2022-04-21 18:42:26

by Marc Zyngier

[permalink] [raw]
Subject: Re: [PATCH] irqchip/armada-370-xp: Enable MSI affinity configuration

Hi Nathan,

On Thu, 21 Apr 2022 02:57:28 +0100,
Nathan Rossi <[email protected]> wrote:
>
> From: Nathan Rossi <[email protected]>
>
> With multiple devices attached via PCIe to an Armada 385 it is possible
> to overwhelm a single CPU with MSI interrupts. Under certain scenarios
> configuring the interrupts to be handled by more than one CPU would
> prevent the system from being overwhelmed. However the
> irqchip-aramada-370-xp driver is configured to only handle MSIs on the
> boot CPU, and provides no affinity configuration.
>
> This change adds support to the armada-370-xp driver to allow for
> configuring the affinity of specific MSI irqs and to generate the
> interrupts on secondary CPUs. This is done by enabling the private
> doorbell for all online CPUs and configures all CPUs to unmask MSI
> specific private doorbell bits. The CPU affinity selection of the
> interrupt is handled by the target list of the software triggered
> interrupt value, which is provided as the MSI message. The message has
> the associated CPU bit set for the target CPU. For private doorbell
> interrupts only one bit can be set otherwise all CPUs will receive the
> interrupt, so the lowest CPU in the affinity mask is used. This means
> that by default the first CPU will handle all the interrupts as was the
> case before.
>
> Signed-off-by: Nathan Rossi <[email protected]>
> ---
> drivers/irqchip/irq-armada-370-xp.c | 34 ++++++++++++++++++++++++++++++++--
> 1 file changed, 32 insertions(+), 2 deletions(-)
>
> diff --git a/drivers/irqchip/irq-armada-370-xp.c b/drivers/irqchip/irq-armada-370-xp.c
> index 5b8d571c04..42c257f576 100644
> --- a/drivers/irqchip/irq-armada-370-xp.c
> +++ b/drivers/irqchip/irq-armada-370-xp.c
> @@ -209,15 +209,37 @@ static struct msi_domain_info armada_370_xp_msi_domain_info = {
>
> static void armada_370_xp_compose_msi_msg(struct irq_data *data, struct msi_msg *msg)
> {
> +#ifdef CONFIG_SMP
> + unsigned int cpu = cpumask_first(irq_data_get_effective_affinity_mask(data));
> +
> + msg->data = (1 << (cpu + 8)) | (data->hwirq + PCI_MSI_DOORBELL_START);

BIT(cpu + 8) | ...

> +#else
> + msg->data = 0xf00 | (data->hwirq + PCI_MSI_DOORBELL_START);

This paints the existing code a bit differently.

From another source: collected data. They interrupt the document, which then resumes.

### config.mk
export PLATFORM = sky130hd
export DESIGN_NAME = pkt_set_seq
export DESIGN_NICKNAME = d
export VERILOG_FILES = /design/src/rtl/pkt_set_seq_pkg.sv /design/src/rtl/pss_slot_fsm.sv /design/src/rtl/pss_row_walker.sv /design/src/rtl/pss_rotor.sv /design/src/rtl/pkt_set_seq.sv
export SDC_FILE = /design/constraint.sdc
export NUM_CORES = 1
export LEC_CHECK = 0
export CAP_MARGIN = 20
export CORE_MARGIN = 2
export CORE_UTILIZATION = 40
export CTS_CLUSTER_DIAMETER = 80
export DETAILED_ROUTE_END_ITERATION = 8
export DONT_BUFFER_PORTS = 1
export GPL_ROUTABILITY_DRIVEN = 1
export PLACE_DENSITY = 0.57
export SYNTH_ARGS = -nofsm -noshare
export SYNTH_HDL_FRONTEND = slang
export SYNTH_SLANG_ARGS = --single-unit
### constraint.sdc
create_clock -name clk -period 15.81 [get_ports clk]
set_clock_uncertainty 0.2 [all_clocks]
set_input_delay 1.581 -clock clk [delete_from_list [all_inputs] [get_ports clk]]
set_output_delay 1.581 -clock clk [all_outputs]
set_load 0.01 [all_outputs]
### src/rtl/pkt_set_seq_pkg.sv
// Shared types for the packet set delivery sequencer.
package pkt_set_seq_pkg;

    // Handshake phase of the sequencer.
    typedef enum logic [1:0] {
        ST_IDLE = 2'd0,
        ST_VEC  = 2'd1,
        ST_RSP  = 2'd2,
        ST_DONE = 2'd3
    } seq_state_e;

    // Which class of core the current slot belongs to.
    typedef enum logic [1:0] {
        KIND_2K = 2'd0,
        KIND_R  = 2'd1,
        KIND_1  = 2'd2
    } slot_kind_e;

endpackage

### src/rtl/pss_slot_fsm.sv
// Slot handshake controller.
// Does: runs the vector-write then response-read phases of each slot and
//       decides when the run is finished.
// Assumes: xfer_done is a one-cycle pulse per phase; last_slot is valid
//          whenever the response phase is active.
module pss_slot_fsm
    import pkt_set_seq_pkg::*;
(
    input  logic       clk,
    input  logic       rst_n,
    input  logic       start,
    input  logic       empty_cfg,
    input  logic       xfer_done,
    input  logic       last_slot,
    output seq_state_e state,
    output logic       load,
    output logic       adv
);

    seq_state_e state_nx;

    // Accept a start only outside a run; advance after each response phase.
    always_comb begin
        load = start && (state == ST_IDLE || state == ST_DONE);
        adv  = (state == ST_RSP) && xfer_done;
    end

    // Next-state selection for the two-phase slot handshake.
    always_comb begin
        state_nx = state;
        case (state)
            ST_IDLE, ST_DONE: if (load) state_nx = empty_cfg ? ST_DONE : ST_VEC;
            ST_VEC:           if (xfer_done) state_nx = ST_RSP;
            ST_RSP:           if (xfer_done) state_nx = last_slot ? ST_DONE : ST_VEC;
            default:          state_nx = ST_IDLE;
        endcase
    end

    // State register.
    always_ff @(posedge clk) begin
        if (!rst_n) state <= ST_IDLE;
        else        state <= state_nx;
    end

    // a completed vector phase is always followed by the response phase.
    a_r2_vec_to_rsp: assert property (@(posedge clk) disable iff (!rst_n)
        (state == ST_VEC && xfer_done) |=> (state == ST_RSP));

    // done holds until a new start arrives.
    a_r8_done_hold: assert property (@(posedge clk) disable iff (!rst_n)
        (state == ST_DONE && !start) |=> (state == ST_DONE));

    // a start during a response phase does not leave the phase.
    a_r10_rsp_hold: assert property (@(posedge clk) disable iff (!rst_n)
        (state == ST_RSP && !xfer_done) |=> (state == ST_RSP));

endmodule

### src/rtl/pss_row_walker.sv
// Row and position walker.
// Does: steps through rows and slot positions of the packet set, counts
//       sets, classifies the current slot and flags the run's final slot.
// Assumes: configuration is stable between loads; k >= 1 during a run.
module pss_row_walker
    import pkt_set_seq_pkg::*;
#(
    parameter int CW   = 4,
    parameter int SETW = 8
) (
    input  logic            clk,
    input  logic            rst_n,
    input  logic            load,
    input  logic            init_skip,
    input  logic            adv,
    input  logic            active,
    input  logic [CW-1:0]   k,
    input  logic [CW-1:0]   q,
    input  logic [CW-1:0]   d,
    input  logic [SETW-1:0] sets,
    output logic [CW:0]     row,
    output logic [CW:0]     pos,
    output slot_kind_e      kind,
    output logic            set_wrap,
    output logic            last_slot
);

    localparam int RW = CW + 1;

    logic [SETW-1:0] set_cnt;
    logic [CW:0]     row_len;
    logic [RW-1:0]   last_row_idx;
    logic            odd_row, odd_empty, last_in_row, last_row, last_set;

    // Row geometry and end-of-row, end-of-set, end-of-run decode.
    always_comb begin
        odd_row      = ~row[0];
        odd_empty    = (q == '0) && (d == '0);
        row_len      = odd_row ? ({1'b0, q} + {1'b0, d}) : ({1'b0, q} + (CW+1)'(1));
        last_in_row  = (pos == row_len - (CW+1)'(1));
        last_row_idx = {k, 1'b0} - RW'(1);
        last_row     = (row == last_row_idx);
        last_set     = (set_cnt == sets - SETW'(1));
        last_slot    = last_in_row && last_row && last_set;
        set_wrap     = adv && last_in_row && last_row;
    end

    // Slot class from the position in the row.
    always_comb begin
        if (pos < {1'b0, q}) kind = KIND_2K;
        else if (odd_row)    kind = KIND_R;
        else                 kind = KIND_1;
    end

    // Row, position and set counters.
    always_ff @(posedge clk) begin
        if (!rst_n) begin
            row     <= '0;
            pos     <= '0;
            set_cnt <= '0;
        end else if (load) begin
            row     <= init_skip ? RW'(1) : '0;
            pos     <= '0;
            set_cnt <= '0;
        end else if (adv) begin
            if (!last_in_row) begin
                pos <= pos + (CW+1)'(1);
            end else begin
                pos <= '0;
                if (last_row) begin
                    if (!last_set) begin
                        set_cnt <= set_cnt + SETW'(1);
                        row     <= odd_empty ? RW'(1) : '0;
                    end
                end else if (row[0] && odd_empty) begin
                    row <= row + RW'(2);
                end else begin
                    row <= row + RW'(1);
                end
            end
        end
    end

    // the slot position never runs past the end of its row.
    a_r3_pos_in_row: assert property (@(posedge clk) disable iff (!rst_n)
        active |-> (pos < row_len));

    // the set counter stays below the configured number of sets.
    a_r8_set_range: assert property (@(posedge clk) disable iff (!rst_n)
        active |-> (set_cnt < sets));

endmodule

### src/rtl/pss_rotor.sv
// Rotating selector for the r-packet cores.
// Does: keeps the next r-packet core to serve and how many full passes
//       over those cores have been made in the current set.
// Assumes: clear arrives at each set boundary; nr = d*k/r exactly.
module pss_rotor #(
    parameter int CW = 4
) (
    input  logic            clk,
    input  logic            rst_n,
    input  logic            load,
    input  logic            clear,
    input  logic            step,
    input  logic [2*CW-1:0] nr,
    input  logic [CW-1:0]   r,
    output logic [2*CW-1:0] ptr,
    output logic [CW:0]     pass
);

    localparam int NW = 2 * CW;

    logic wrap;

    // The pointer wraps after the last r-packet core.
    always_comb wrap = (ptr + NW'(1)) >= nr;

    // Pointer and pass counters.
    always_ff @(posedge clk) begin
        if (!rst_n) begin
            ptr  <= '0;
            pass <= '0;
        end else if (load || clear) begin
            ptr  <= '0;
            pass <= '0;
        end else if (step) begin
            if (wrap) begin
                ptr  <= '0;
                pass <= pass + (CW+1)'(1);
            end else begin
                ptr <= ptr + NW'(1);
            end
        end
    end

    // the pointer always addresses an existing r-packet core.
    a_r6_ptr_range: assert property (@(posedge clk) disable iff (!rst_n)
        (nr != '0) |-> (ptr < nr));

    // no r-packet core gets more than r packets in one set.
    a_r6_pass_range: assert property (@(posedge clk) disable iff (!rst_n)
        (nr != '0) |-> (pass <= {1'b0, r}));

endmodule

### src/rtl/pkt_set_seq.sv
// Packet set delivery sequencer (top).
// Does: latches the group configuration on start, then issues every slot of
//       the interleaved packet set, repeated the configured number of times.
//       Each slot names a core and a packet number and runs a vector-write
//       phase and then a response-read phase.
// Assumes: d*k is a multiple of r; core indices are laid out as 2k-packet
//          cores, then 1-packet cores, then r-packet cores.
module pkt_set_seq
    import pkt_set_seq_pkg::*;
#(
    parameter int CW   = 4,
    parameter int SETW = 8
) (
    input  logic                clk,
    input  logic                rst_n,
    input  logic                start,
    input  logic [CW-1:0]       cfg_k,
    input  logic [CW-1:0]       cfg_q,
    input  logic [CW-1:0]       cfg_d,
    input  logic [CW-1:0]       cfg_r,
    input  logic [SETW-1:0]     cfg_sets,
    input  logic                xfer_done,
    output logic                vec_req,
    output logic                rsp_req,
    output logic [2*CW:0]       core_idx,
    output logic [CW:0]         pkt_num,
    output logic                done
);

    localparam int NW = 2 * CW;
    localparam int IW = 2 * CW + 1;
    localparam int PW = CW + 1;

    seq_state_e      state;
    slot_kind_e      kind;
    logic            load, adv, active, set_wrap, last_slot, empty_cfg, init_skip;
    logic [CW-1:0]   lk, lq, ld, lr;
    logic [SETW-1:0] lsets;
    logic [NW-1:0]   lnr, nr_calc, prod;
    logic [CW:0]     row, pos, pass;
    logic [NW-1:0]   ptr;

    // Decode of the raw configuration at the start request.
    always_comb begin
        prod      = NW'(cfg_d) * NW'(cfg_k);
        nr_calc   = (cfg_r == '0) ? '0 : prod / NW'(cfg_r);
        empty_cfg = (cfg_k == '0) || (cfg_sets == '0);
        init_skip = (cfg_q == '0) && (cfg_d == '0);
    end

    // Configuration capture on an accepted start.
    always_ff @(posedge clk) begin
        if (!rst_n) begin
            lk <= '0; lq <= '0; ld <= '0; lr <= '0; lsets <= '0; lnr <= '0;
        end else if (load) begin
            lk <= cfg_k; lq <= cfg_q; ld <= cfg_d; lr <= cfg_r;
            lsets <= cfg_sets; lnr <= nr_calc;
        end
    end

    pss_slot_fsm u_fsm (
        .clk       (clk),
        .rst_n     (rst_n),
        .start     (start),
        .empty_cfg (empty_cfg),
        .xfer_done (xfer_done),
        .last_slot (last_slot),
        .state     (state),
        .load      (load),
        .adv       (adv)
    );

    pss_row_walker #(.CW(CW), .SETW(SETW)) u_walk (
        .clk       (clk),
        .rst_n     (rst_n),
        .load      (load),
        .init_skip (init_skip),
        .adv       (adv),
        .active    (active),
        .k         (lk),
        .q         (lq),
        .d         (ld),
        .sets      (lsets),
        .row       (row),
        .pos       (pos),
        .kind      (kind),
        .set_wrap  (set_wrap),
        .last_slot (last_slot)
    );

    pss_rotor #(.CW(CW)) u_rot (
        .clk   (clk),
        .rst_n (rst_n),
        .load  (load),
        .clear (set_wrap),
        .step  (adv && (kind == KIND_R)),
        .nr    (lnr),
        .r     (lr),
        .ptr   (ptr),
        .pass  (pass)
    );

    // Phase outputs from the handshake state.
    always_comb begin
        vec_req = (state == ST_VEC);
        rsp_req = (state == ST_RSP);
        done    = (state == ST_DONE);
        active  = vec_req || rsp_req;
    end

    // Core index and packet number of the current slot.
    always_comb begin
        core_idx = '0;
        pkt_num  = '0;
        if (active) begin
            case (kind)
                KIND_2K: begin
                    core_idx = IW'(pos);
                    pkt_num  = PW'(row) + PW'(1);
                end
                KIND_R: begin
                    core_idx = IW'(lq) + IW'(lk) + IW'(ptr);
                    pkt_num  = pass + PW'(1);
                end
                default: begin
                    core_idx = IW'(lq) + IW'(row >> 1);
                    pkt_num  = PW'(1);
                end
            endcase
        end
    end

    // slot identity is unchanged through the response phase.
    a_r2_slot_stable: assert property (@(posedge clk) disable iff (!rst_n)
        rsp_req |-> ($stable(core_idx) && $stable(pkt_num)));

    // an issued slot always carries a nonzero packet number.
    a_r5_pkt_nonzero: assert property (@(posedge clk) disable iff (!rst_n)
        vec_req |-> (pkt_num != '0));

endmodule

# [Word level (Yosys, flattened, before mapping)]
# Cells that the tools add are included.
[totals] reg_bits=61 latch_bits=0 mem_bits_rw=0 romBits=0 output_inout_bits=17 wordCells=98 memories=0
[classes] addsub=14 mul=1 div=1 n_lt_le_gt_ge=2 eq_ne=11 shift=0 mux=24 bitwise_logic=2 n_reduce_logical=32
[op_table] cell="5-bit 2-to-1 mux" count=9
[op_table] cell="4-bit zero test" count=6
[op_table] cell="9-bit one-hot mux with 2 select lines" count=1
[op_table] cell="8-bit by 1-bit adder with 8-bit output, second input constant" count=2
[op_table] cell="8-bit 2-to-1 mux" count=2
[op_table] cell="4-bit by 4-bit adder with 5-bit output" count=3
[op_table] cell="5-bit by 1-bit adder with 5-bit output, second input constant" count=3
[op_table] cell="2-bit 2-to-1 mux" count=7
[op_table] cell="5-bit == test" count=2
[op_table] cell="1-bit logical AND" count=10
[op_table] cell="5-bit one-hot mux with 2 select lines" count=1
[op_table] cell="5-bit by 1-bit subtractor with 5-bit output, second input constant" count=2
[op_table] cell="5-bit by 8-bit adder with 9-bit output" count=1
[op_table] cell="9-bit 2-to-1 mux" count=1
[op_table] cell="8-bit by 4-bit divider with 8-bit output" count=1
[op_table] cell="8-bit == test" count=1
[op_table] cell="8-bit greater-or-equal comparator" count=1
[op_table] cell="8-bit zero test" count=1
[op_table] cell="4-bit by 4-bit multiplier with 8-bit output" count=1
[op_table] cell="8-bit by 1-bit subtractor with 8-bit output, second input constant" count=1
[op_table] cell="2-bit one-hot mux with 3 select lines" count=1
[op_table] cell="3-bit AND reduction" count=2
[op_table] cell="2-bit OR reduction" count=3
[op_table] cell="4-bit by 1-bit adder with 5-bit output, second input constant" count=1
[op_table] cell="other kinds (14)" count=24

# [Logic depth before layout (Yosys ltp)]
# Gate-level depths: netlist of run 1.
[depth] ltp_word=9 mapped_depth=61 mapped_depth_nobuf=61

# [Modules after synthesis]
# A second synthesis of run 1 with hierarchy kept.
[hier_totals] hier_cells=775 area_unflattened_um2=6555.0
[by_module_without_submodules] module="pkt_set_seq" n_inst=1 cells_per_inst=433 area_each_um2=3714.8 seq_area_each_um2=640.6
[by_module_without_submodules] module="pss_row_walker" n_inst=1 cells_per_inst=214 area_each_um2=1774.2 seq_area_each_um2=360.3
[by_module_without_submodules] module="pss_rotor" n_inst=1 cells_per_inst=109 area_each_um2=888.4 seq_area_each_um2=260.2
[by_module_without_submodules] module="pss_slot_fsm" n_inst=1 cells_per_inst=19 area_each_um2=177.7 seq_area_each_um2=40.0

# [Worst setup path before layout of run 1]
# OpenSTA, ideal clock, no wires.
[synth_path] path_kind="input to register" startpoint="in cfg_k[1]" endpoint="reg lnr[0]" setup_time_ps=128 arrival_time_ps=12804 required_time_ps=15482 slack_ps=2677 stages=53 path_cell_list="and2_1 -> fa_1 -> fa_1 -> ha_1 -> a211oi_1 -> nor2_1 -> o21a_1 -> nor2_1 -> xnor2_1 -> ha_1 -> nor4b_2 -> and4b_1 -> a2111oi_4 -> ha_1 -> o21a_1 -> o21ai_1 -> o21ai_0 -> ha_1 -> (+17 left out) -> o31ai_4 -> nor2_1 -> a21oi_1 -> ha_1 -> o21a_1 -> o21a_1 -> o21ai_0 -> nand2b_1 -> and3b_1 -> nand2_2 -> mux2_1 -> ha_1 -> nor2b_1 -> o21ai_0 -> nand2_1 -> a311o_1 -> nor4_1 -> a311oi_1"
[synth_via] elab_chain_cells=3
[synth_rtl] item="from (decl)" line="pkt_set_seq.sv:17" source="input logic [CW-1:0] cfg_k,"
[synth_rtl] item="4-bit by 4-bit multiplier with 8-bit output" line="pkt_set_seq.sv:45" source="prod = NW'(cfg_d) * NW'(cfg_k);"
[synth_rtl] item="8-bit by 4-bit divider with 8-bit output" line="pkt_set_seq.sv:46" source="nr_calc = (cfg_r == '0) ? '0 : prod / NW'(cfg_r);"
[synth_rtl] item="8-bit 2-to-1 mux" line="pkt_set_seq.sv:46"
[synth_rtl] item="to (signal assigned)" line="pkt_set_seq.sv:57" source="lsets <= cfg_sets; lnr <= nr_calc;"
[synth_rtl] item="to (decl)" line="pkt_set_seq.sv:39" source="logic [NW-1:0] lnr, nr_calc, prod;"
# No other way between the ends.
# A chain may end at the register's enable or synchronous reset.

# [Final worst setup path of run 1]
# Same ends and word-level chain as after synthesis.

==> results.py, run 1 <==
metrics = {
    "cells_and_area": {
        "fin_nets": 840,
        "antenna_cells": 0,
        "post-route-util_pct": 43.7,
        "multi_input_area_sq_um": 4430,
        "drive_gt1_share_pct": 5.09,
        "fill_cells": 1483,
        "area.growth.synth_to_final_pct": 7.72,
        "regArea_sq_um": 1220,
        "fin_area_sq_um": 6300,
    },
    "sta": {
        "fmax_mhz": 71.2,
        "slew_headroom_pct": 32.0,
        "setup_viol_count_final": 0,
        "worst_pin_slew_ns": 1.01,
        "setup-tns-final_ns": 0,
        "layout_min_cycle_time_ns": 14.05,
        "hold_viol": 0,
        "drv_slew": 0,
        "holdWs_ns": 0.276,
        "finalCritPeriodShare_pct": 88.9,
        "rsz0062_at_grt": "no",
    },
    "die": {
        "start_util_pct": 40.6,
        "ios": 45,
        "core_area_sq_um": 14400,
        "die_x_um": 125,
        "dieHeight_um": 125,
        "die_area_sq_um": 15600,
        "row_count": 44,
    },
    "clocking": {
        "clockRootBuffer": "clkbuf_16",
        "clkTransAtPathRegs_ns": 0.05,
        "holdBufCountCts": 0,
        "ctsResizeCount": 0,
        "insertion_delay_ns": 0.32,
        "cts_tree": "yes",
        "cts_made_buffers": 9,
        "post-cts-setup-buffers": 0,
        "cts_sinks": 61,
        "cts_buffer_depth": 2,
        "htreeDepth": 3,
    },
    "global_routing": {
        "grt_max_degree": 27,
        "first_global_vias": 4974,
        "grt_pass1_wl_um": 24800,
        "grt_util_all_layers_pct": 19.2,
        "antenna_found_initial": 0,
        "grt.overflow.total": 0,
    },
    "setup_path": {
        "critPathSlowestCell": "fa_1",
        "endpoint_kind": "register",
        "critical_path_class": "in2reg",
        "slowest_delay_ns": 0.56,
        "arrival_ns": 14.06,
        "cp_common_cell": "ha_1",
        "critPathRequiredTime_ns": 15.81,
        "critPathMaxFanout": 7,
        "start_kind": "input port",
    },
    "synthesis": {
        "synth_top_area_share_pct": 20.9,
        "async_reset_ff_share_pct": 0,
        "ys_warn_count": 0,
        "netlist_top_cells_area": "dfxtp_1 (21%), ha_1 (16%), nand2_1 (5.6%)",
        "yosysMostFrequentCell": "nand2_1",
        "yosysSeqAreaShare_pct": 20.9,
        "syn-num-nets": 846,
        "syn-mean-instance-area_sq_um": 8.00,
        "synth_flop_cell": "dfxtp_1",
        "yosys_register_bits": 61,
        "yosys.area.top_type": "dfxtp_1",
        "synthCells": 731,
        "syn_area_sq_um": 5850,
        "synth_edf_count": 0,
        "yosys-top-cells-count": "nand2_1 (87), nor2_1 (79), ha_1 (76)",
        "synth_cell_types": 72,
    },
    "outcome": {
        "status": "completed",
    },
    "run": {
        "cap_violations": 0,
    },
    "power_and_ir_drop": {
        "combPwrFrac_pct": 63.2,
        "p_clk_share_pct": 17.7,
        "p_int_uw": 567,
        "switching_share_pct": 45.5,
        "power.leakage_uw": 0.00265,
        "power.net_switching_uw": 473,
        "p_per_area_nw_per_um2": 165,
        "p_seq_share_pct": 19.1,
        "finalPower_uw": 1040,
        "ir_worst_vdd_v": 0.000209,
    },
    "placement": {
        "post-dp-hpwl_um": 11700,
        "placed_area_sq_um": 6030,
        "port_buffers": 0,
        "place_congestion": 0.908,
    },
    "route": {
        "ant_nets": 0,
        "post_drt_wl_per_cell_um": 16.3,
        "drtIter0Drc": 195,
        "dr.pass1.iters": 4,
        "drc": 0,
        "via_per_inst": 5.56,
        "num_vias": 5063,
        "postRouteWirelength_um": 14900,
    },
    "worst_hold_path": {
        "hp-class": "reg2reg",
    },
}
[metal layers]
metal	part of all wire (%)	global-route usage (%)	wire [um]
met3	3.1	3.94	465
met4	1.5	5.36	224
met5	0	0	0
met2	49	34.1	7350
met1	46	23.6	6850
[metrics by stage]
step | std cells | setup slack, ns
after floorplan | 731 | 2.68
after global placement | 897 | 2.02
after detailed placement | 897 | 1.60
after CTS | 910 | 1.89
after global routing | 911 | 0.950
final | 911 | 1.76
[critical path, delay by kind of cell]
| kind | cells | cell delay [ns] |
|---|---|---|
| adder cells (fa/ha/maj) | 11 | 3.72 |
| XOR/XNOR | 1 | 0.13 |
| multiplexers | 1 | 0.24 |
| AND/OR/NAND/NOR | 16 | 2.60 |
| AO/OA/AOI/OAI | 26 | 5.78 |
[flip-flops by register name (all words and copies together), names as in the netlist]
register / count
ld: 4
lk: 4
lnr: 8
lq: 4
lsets: 8
u_fsm.state: 2
u_rot.pass: 5
u_rot.ptr: 8
u_walk.pos: 5
u_walk.row: 5
u_walk.set_cnt: 8
[cell type report]
class / count / area share [%]
inverters: 35 / 2.08
clock inverters: 3 / 0.635
flip-flops and latches: 61 / 19.4
repair buffers: 3 / 0.357
well taps: 184 / 3.65
multi-input cells: 615 / 70.3
clock buffers: 10 / 3.63
[power groups by stage]
stage | Clock [uW] | Combinational, uW | Sequential [uW]
final | 184 | 658 | 199
after global routing | 195 | 740 | 203
after CTS | 188 | 654 | 199
after detailed placement | 0 | 649 | 202
after global placement | 0 | 627 | 201
after floorplan | 0 | 524 | 193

This seems to target
all 4 CPUs. Why is that? I'd expect only bit 8 to be set, and the
whole #ifdefery to go away.

> +#endif
> msg->address_lo = lower_32_bits(msi_doorbell_addr);
> msg->address_hi = upper_32_bits(msi_doorbell_addr);
> - msg->data = 0xf00 | (data->hwirq + PCI_MSI_DOORBELL_START);
> }
>
> static int armada_370_xp_msi_set_affinity(struct irq_data *irq_data,
> const struct cpumask *mask, bool force)
> {
> - return -EINVAL;
> +#ifdef CONFIG_SMP
> + unsigned int cpu;
> +
> + if (!force)
> + cpu = cpumask_any_and(mask, cpu_online_mask);
> + else
> + cpu = cpumask_first(mask);
> +
> + if (cpu >= nr_cpu_ids)
> + return -EINVAL;
> +
> + irq_data_update_effective_affinity(irq_data, cpumask_of(cpu));
> +
> + return IRQ_SET_MASK_OK;
> +#else
> + return -EINVAL;
> +#endif
> }
>
> static struct irq_chip armada_370_xp_msi_bottom_irq_chip = {
> @@ -482,6 +504,7 @@ static void armada_xp_mpic_smp_cpu_init(void)
> static void armada_xp_mpic_reenable_percpu(void)
> {
> unsigned int irq;
> + u32 reg;
>
> /* Re-enable per-CPU interrupts that were enabled before suspend */
> for (irq = 0; irq < ARMADA_370_XP_MAX_PER_CPU_IRQS; irq++) {
> @@ -501,6 +524,13 @@ static void armada_xp_mpic_reenable_percpu(void)
> }
>
> ipi_resume();
> +
> + /* Enable MSI doorbell mask and combined cpu local interrupt */
> + reg = readl(per_cpu_int_base + ARMADA_370_XP_IN_DRBEL_MSK_OFFS)
> + | PCI_MSI_DOORBELL_MASK;
> + writel(reg, per_cpu_int_base + ARMADA_370_XP_IN_DRBEL_MSK_OFFS);
> + /* Unmask local doorbell interrupt */
> + writel(1, per_cpu_int_base + ARMADA_370_XP_INT_CLEAR_MASK_OFFS);

This is a duplicate of what is already in armada_370_xp_msi_init().
Please refactor it so that this doesn't happen twice on the first CPU.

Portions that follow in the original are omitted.